I surrendered totally to God. I was made one of the executives in a smaller arm of the fellowship and a brother who was in a year ahead showed interest in my welfare. He would ask me questions, teach me from the bible and tell me a lot of things I don’t know. We became friends and in my 200 level break, he was always checking on me and would always call or send messages. I felt uncomfortable at first but he would always mention a particular word and when I asked him he would say 'I know you feel it too' 

I was getting some signals but I still insisted he told me exactly. Then, he quoted the scripture where Samson tied the foxes’ tail to tail and sent them to the camp of the Philistines and also that Jesus sent his disciples in pairs. I was getting more confused and he refused to say anything further. I was also afraid of telling anyone because he was well respected in the fellowship. He is intelligent and he has a vast knowledge of the Bible. Many people in the fellowship thought we have something together and I noticed some brothers were keeping their distance from me. I got close to a brother recently and he showed some resentments. He also has a lot of female friends, some of whom have been unfriendly to me since I became friends with him. There is this one especially that used to be close to him. She suddenly started hiding things from me. 

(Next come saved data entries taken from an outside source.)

`src/rtl/vga_pkg.sv`:
```
// Shared phase encoding, default 640x480@60 timing and phase helpers for the raster generator.
package vga_pkg;

    typedef enum logic [1:0] {PH_ACTIVE, PH_FP, PH_SYNC, PH_BP} phase_e;

    localparam int DEF_H_ACTIVE = 640;
    localparam int DEF_H_FP     = 16;
    localparam int DEF_H_SYNC   = 96;
    localparam int DEF_H_BP     = 48;
    localparam int DEF_V_ACTIVE = 480;
    localparam int DEF_V_FP     = 10;
    localparam int DEF_V_SYNC   = 2;
    localparam int DEF_V_BP     = 33;

    function automatic int phase_len(input phase_e ph, input int len_active, input int len_fp,
                                     input int len_sync, input int len_bp);
        case (ph)
            PH_ACTIVE: return len_active;
            PH_FP:     return len_fp;
            PH_SYNC:   return len_sync;
            default:   return len_bp;
        endcase
    endfunction

    function automatic phase_e next_phase(input phase_e ph);
        case (ph)
            PH_ACTIVE: return PH_FP;
            PH_FP:     return PH_SYNC;
            PH_SYNC:   return PH_BP;
            default:   return PH_ACTIVE;
        endcase
    endfunction

endpackage

```
`src/rtl/vga_axis.sv`:
```
// One raster axis: ACTIVE/FP/SYNC/BP phase FSM plus a position counter, both advanced by i_step.
// o_wrap flags the step that takes the position from its last value back to 0.
module vga_axis
    import vga_pkg::*;
#(
    parameter int ACTIVE = DEF_H_ACTIVE,
    parameter int FP     = DEF_H_FP,
    parameter int SYNC   = DEF_H_SYNC,
    parameter int BP     = DEF_H_BP,
    parameter int W      = 10
) (
    input  logic         clk,
    input  logic         rst,
    input  logic         i_step,
    output logic [W-1:0] o_pos,
    output phase_e       o_phase,
    output logic         o_wrap
);
    localparam int TOTAL = ACTIVE + FP + SYNC + BP;

    if (ACTIVE < 1 || FP < 1 || SYNC < 1 || BP < 1) begin : g_bad_phase
        $error("vga_axis: every phase length must be >= 1");
    end

    phase_e       r_phase;
    phase_e       w_phase_nxt;
    logic [W-1:0] r_sub;
    logic [W-1:0] w_sub_nxt;
    logic [W-1:0] r_pos;
    logic [W-1:0] w_pos_nxt;
    logic [W-1:0] w_len_m1;

    always_ff @(posedge clk or posedge rst) begin
        if (rst) begin
            r_phase <= PH_ACTIVE;
            r_sub   <= '0;
            r_pos   <= '0;
        end else if (i_step) begin
            r_phase <= w_phase_nxt;
            r_sub   <= w_sub_nxt;
            r_pos   <= w_pos_nxt;
        end
    end

    // Phase sub-count runs 0..len-1 independently of the position; both wrap together at TOTAL.
    always_comb begin
        w_len_m1    = W'(phase_len(r_phase, ACTIVE, FP, SYNC, BP) - 1);
        w_phase_nxt = r_phase;
        w_sub_nxt   = r_sub + 1'b1;
        if (r_sub == w_len_m1) begin
            w_sub_nxt   = '0;
            w_phase_nxt = next_phase(r_phase);
        end
        w_pos_nxt = (r_pos == W'(TOTAL - 1)) ? '0 : r_pos + 1'b1;
    end

    always_comb begin
        o_pos   = r_pos;
        o_phase = r_phase;
        o_wrap  = i_step && (r_pos == W'(TOTAL - 1));
    end

endmodule

```
`src/rtl/vga_timing_gen.sv`:
```
// Raster timing generator: registered hsync/vsync/active/x/y and line/frame strobes per pixel tick.
// Optional frame counter output enabled by defining VGA_FRAME_COUNT_EN.
module vga_timing_gen
    import vga_pkg::*;
#(
    parameter int H_ACTIVE   = DEF_H_ACTIVE,
    parameter int H_FP       = DEF_H_FP,
    parameter int H_SYNC     = DEF_H_SYNC,
    parameter int H_BP       = DEF_H_BP,
    parameter int V_ACTIVE   = DEF_V_ACTIVE,
    parameter int V_FP       = DEF_V_FP,
    parameter int V_SYNC     = DEF_V_SYNC,
    parameter int V_BP       = DEF_V_BP,
    parameter bit HSYNC_POL  = 1'b0,
    parameter bit VSYNC_POL  = 1'b0,
    parameter int FRAME_BITS = 16,
    localparam int H_TOTAL   = H_ACTIVE + H_FP + H_SYNC + H_BP,
    localparam int V_TOTAL   = V_ACTIVE + V_FP + V_SYNC + V_BP,
    localparam int XW        = $clog2(H_TOTAL),
    localparam int YW        = $clog2(V_TOTAL)
) (
    input  logic          clk,
    input  logic          reset,
    input  logic          pix_en,
    output logic          hsync,
    output logic          vsync,
    output logic          active,
    output logic [XW-1:0] x,
    output logic [YW-1:0] y,
    output logic          line_start,
    output logic          frame_start
`ifdef VGA_FRAME_COUNT_EN
    ,
    output logic [FRAME_BITS-1:0] frame_count
`endif
);

    if (FRAME_BITS < 1) begin : g_bad_frame_bits
        $error("vga_timing_gen: FRAME_BITS must be >= 1");
    end

    logic [XW-1:0] w_hc;
    logic [YW-1:0] w_vc;
    phase_e        w_hph;
    phase_e        w_vph;
    logic          w_h_wrap;
    logic          w_v_wrap;

    logic          r_hsync;
    logic          r_vsync;
    logic          r_active;
    logic [XW-1:0] r_x;
    logic [YW-1:0] r_y;
    logic          r_line_start;
    logic          r_frame_start;

    vga_axis #(
        .ACTIVE (H_ACTIVE),
        .FP     (H_FP),
        .SYNC   (H_SYNC),
        .BP     (H_BP),
        .W      (XW)
    ) u_h_axis (
        .clk     (clk),
        .rst     (reset),
        .i_step  (pix_en),
        .o_pos   (w_hc),
        .o_phase (w_hph),
        .o_wrap  (w_h_wrap)
    );

    // Vertical axis advances once per line, so vsync only changes across the line wrap.
    vga_axis #(
        .ACTIVE (V_ACTIVE),
        .FP     (V_FP),
        .SYNC   (V_SYNC),
        .BP     (V_BP),
        .W      (YW)
    ) u_v_axis (
        .clk     (clk),
        .rst     (reset),
        .i_step  (w_h_wrap),
        .o_pos   (w_vc),
        .o_phase (w_vph),
        .o_wrap  (w_v_wrap)
    );

    always_ff @(posedge clk or posedge reset) begin
        if (reset) begin
            r_hsync       <= ~HSYNC_POL;
            r_vsync       <= ~VSYNC_POL;
            r_active      <= 1'b0;
            r_x           <= '0;
            r_y           <= '0;
            r_line_start  <= 1'b0;
            r_frame_start <= 1'b0;
        end else begin
            r_line_start  <= 1'b0;
            r_frame_start <= 1'b0;
            if (pix_en) begin
                r_hsync       <= (w_hph == PH_SYNC) ? HSYNC_POL : ~HSYNC_POL;
                r_vsync       <= (w_vph == PH_SYNC) ? VSYNC_POL : ~VSYNC_POL;
                r_active      <= (w_hph == PH_ACTIVE) && (w_vph == PH_ACTIVE);
                r_x           <= w_hc;
                r_y           <= w_vc;
                r_line_start  <= (w_hc == '0);
                r_frame_start <= (w_hc == '0) && (w_vc == '0);
            end
        end
    end

`ifdef VGA_FRAME_COUNT_EN
    logic [FRAME_BITS-1:0] r_frame_count;

    always_ff @(posedge clk or posedge reset) begin
        if (reset) begin
            r_frame_count <= '0;
        end else if (pix_en && (w_hc == '0) && (w_vc == '0)) begin
            r_frame_count <= r_frame_count + 1'b1;
        end
    end

    assign frame_count = r_frame_count;
`endif

    assign hsync       = r_hsync;
    assign vsync       = r_vsync;
    assign active      = r_active;
    assign x           = r_x;
    assign y           = r_y;
    assign line_start  = r_line_start;
    assign frame_start = r_frame_start;

endmodule

```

Sometimes, I would ask her who she was waiting for if I saw her around our fellowship venue and she would say nothing, only for me to find out that she has been waiting for this particular brother. I like him very much especially because he is intelligent but I am angry because I feel he is being insincere with me. Now I am more enlightened about Christian courtship. My issue is I am more angered because close to d time of his handing over as executive, he told me that what he had been trying to tell me was that I should not resist the impression of the Holy Spirit in calling me to the executives. I felt humiliated. I tried to cover the hurt and we still remained friends though we quarrelled a couple of times. 

He talks without caution sometimes and he says things I don’t understand and he never explained. I really will appreciate if he told me exactly what he was driving at because I knew he proposed but I need him to be clearer. I have talked to God about it, but he has confused me so I am not sure of what I am hearing. I am ready to forgive him totally if he tells me exactly what he meant. Also, he is ahead of me but I am a year older than him. I just want to know if he is meant for me with all this I have listed. 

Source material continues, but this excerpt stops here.